In the afternoon Hare left the house and spent a little while with Silvermane; then he wandered along the wall to the head of the oasis, and found a seat on the fence. The next few weeks presented to him a situation that would be difficult to endure. He would be near Mescal, but only to have the truth forced cruelly home to him every sane moment—that she was not for him. Out on the ranges he had abandoned himself to dreams of her; they had been beautiful; they had made the long hours seem like minutes; but they had forged chains that could not be broken, and now he was hopelessly fettered.

The clatter of hoofs roused him from a reverie which was half sad, half sweet. Mescal came tearing down the level on Black Bolly. She pulled in the mustang and halted beside Hare to hold out shyly a red scarf embroidered with Navajo symbols in white and red beads.

“I've wanted a chance to give you this,” she said, “a little Christmas present.”

For a few seconds Hare could find no words.

“Did you make it for me, Mescal?” he finally asked. “How good of you!

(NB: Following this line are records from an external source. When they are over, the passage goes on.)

$ cat config.mk
export PLATFORM = sky130hd
export DESIGN_NAME = csr_unit
export DESIGN_NICKNAME = d
export VERILOG_FILES = /design/src/rtl/csr_pkg.sv /design/src/rtl/csr_counter64.sv /design/src/rtl/csr_unit.sv
export SDC_FILE = /design/constraint.sdc
export NUM_CORES = 2
export LEC_CHECK = 0
export CAP_MARGIN = 0
export CORE_MARGIN = 1
export CORE_UTILIZATION = 40
export DETAILED_ROUTE_END_ITERATION = 10
export PLACE_DENSITY = 0.61
export SLEW_MARGIN = 5
export SYNTH_ARGS = -nofsm -noshare
export SYNTH_HDL_FRONTEND = slang
export SYNTH_SLANG_ARGS = --single-unit
$ cat constraint.sdc
create_clock -name clk -period 24.2 [get_ports clk]
set_input_delay 6.05 -clock clk [delete_from_list [all_inputs] [get_ports clk]]
set_output_delay 6.05 -clock clk [all_outputs]
set_load 0.05 [all_outputs]
$ cat src/rtl/csr_pkg.sv
// rtl/csr_pkg.sv - shared constants, encodings and helpers for the machine/supervisor CSR unit
package csr_pkg;

  // CSR addresses
  localparam logic [11:0] CSR_SSTATUS  = 12'h100;
  localparam logic [11:0] CSR_STVEC    = 12'h105;
  localparam logic [11:0] CSR_SSCRATCH = 12'h140;
  localparam logic [11:0] CSR_SEPC     = 12'h141;
  localparam logic [11:0] CSR_SCAUSE   = 12'h142;
  localparam logic [11:0] CSR_STVAL    = 12'h143;
  localparam logic [11:0] CSR_MSTATUS  = 12'h300;
  localparam logic [11:0] CSR_MISA     = 12'h301;
  localparam logic [11:0] CSR_MTVEC    = 12'h305;
  localparam logic [11:0] CSR_MSCRATCH = 12'h340;
  localparam logic [11:0] CSR_MEPC     = 12'h341;
  localparam logic [11:0] CSR_MCAUSE   = 12'h342;
  localparam logic [11:0] CSR_MTVAL    = 12'h343;
  localparam logic [11:0] CSR_MCYCLE   = 12'hB00;
  localparam logic [11:0] CSR_MINSTRET = 12'hB02;
  localparam logic [11:0] CSR_MCYCLEH  = 12'hB80;
  localparam logic [11:0] CSR_MINSTRETH= 12'hB82;
  localparam logic [11:0] CSR_MHARTID  = 12'hF14;

  // mcause codes
  localparam logic [3:0] CAUSE_ILLEGAL_INSN = 4'd2;
  localparam logic [3:0] CAUSE_BREAKPOINT   = 4'd3;
  localparam logic [3:0] CAUSE_ECALL_U      = 4'd8;
  localparam logic [3:0] CAUSE_ECALL_S      = 4'd9;
  localparam logic [3:0] CAUSE_ECALL_M      = 4'd11;

  // privilege encodings
  localparam logic [1:0] PRIV_U = 2'b00;
  localparam logic [1:0] PRIV_S = 2'b01;
  localparam logic [1:0] PRIV_M = 2'b11;

  typedef enum logic [1:0] {
    CSR_OP_NONE = 2'b00,
    CSR_OP_RW   = 2'b01,
    CSR_OP_RS   = 2'b10,
    CSR_OP_RSVD = 2'b11
  } csr_op_e;

  typedef enum logic [1:0] {
    RET_NONE = 2'b00,
    RET_MRET = 2'b01,
    RET_SRET = 2'b10,
    RET_RSVD = 2'b11
  } priv_ret_e;

  // mstatus bit positions
  localparam int MSTATUS_SIE    = 1;
  localparam int MSTATUS_MIE    = 3;
  localparam int MSTATUS_SPIE   = 5;
  localparam int MSTATUS_MPIE   = 7;
  localparam int MSTATUS_SPP    = 8;
  localparam int MSTATUS_MPP_LO = 11;
  localparam int MSTATUS_MPP_HI = 12;

  localparam logic [31:0] MSTATUS_MASK = 32'h0000_19AA;
  localparam logic [31:0] SSTATUS_MASK = 32'h0000_0122;
  localparam logic [31:0] MISA_VALUE   = 32'h4014_0100;

  // Drop unimplemented bits and map the reserved MPP encoding 10 onto U
  function automatic logic [31:0] mstatus_legalize(input logic [31:0] value);
    logic [31:0] v;
    v = value & MSTATUS_MASK;
    if (v[MSTATUS_MPP_HI:MSTATUS_MPP_LO] == 2'b10) v[MSTATUS_MPP_HI:MSTATUS_MPP_LO] = PRIV_U;
    return v;
  endfunction

endpackage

I'll keep it always.”

“Put it on now—let me tie it—there!”

“But, child. Suppose he—they saw it?”

“I don't care who sees it.”

She met him with clear, level eyes. Her curt, crisp speech was full of meaning. He looked long at her, with a yearning denied for many a day. Her face was the same, yet wonderfully changed; the same in line and color, but different in soul and spirit. The old sombre shadow lay deep in the eyes, but to it had been added gleam of will and reflection of thought. The whole face had been refined and transformed.

“Mescal! What's happened? You're not the same. You seem almost happy. Have you—has he—given you up?”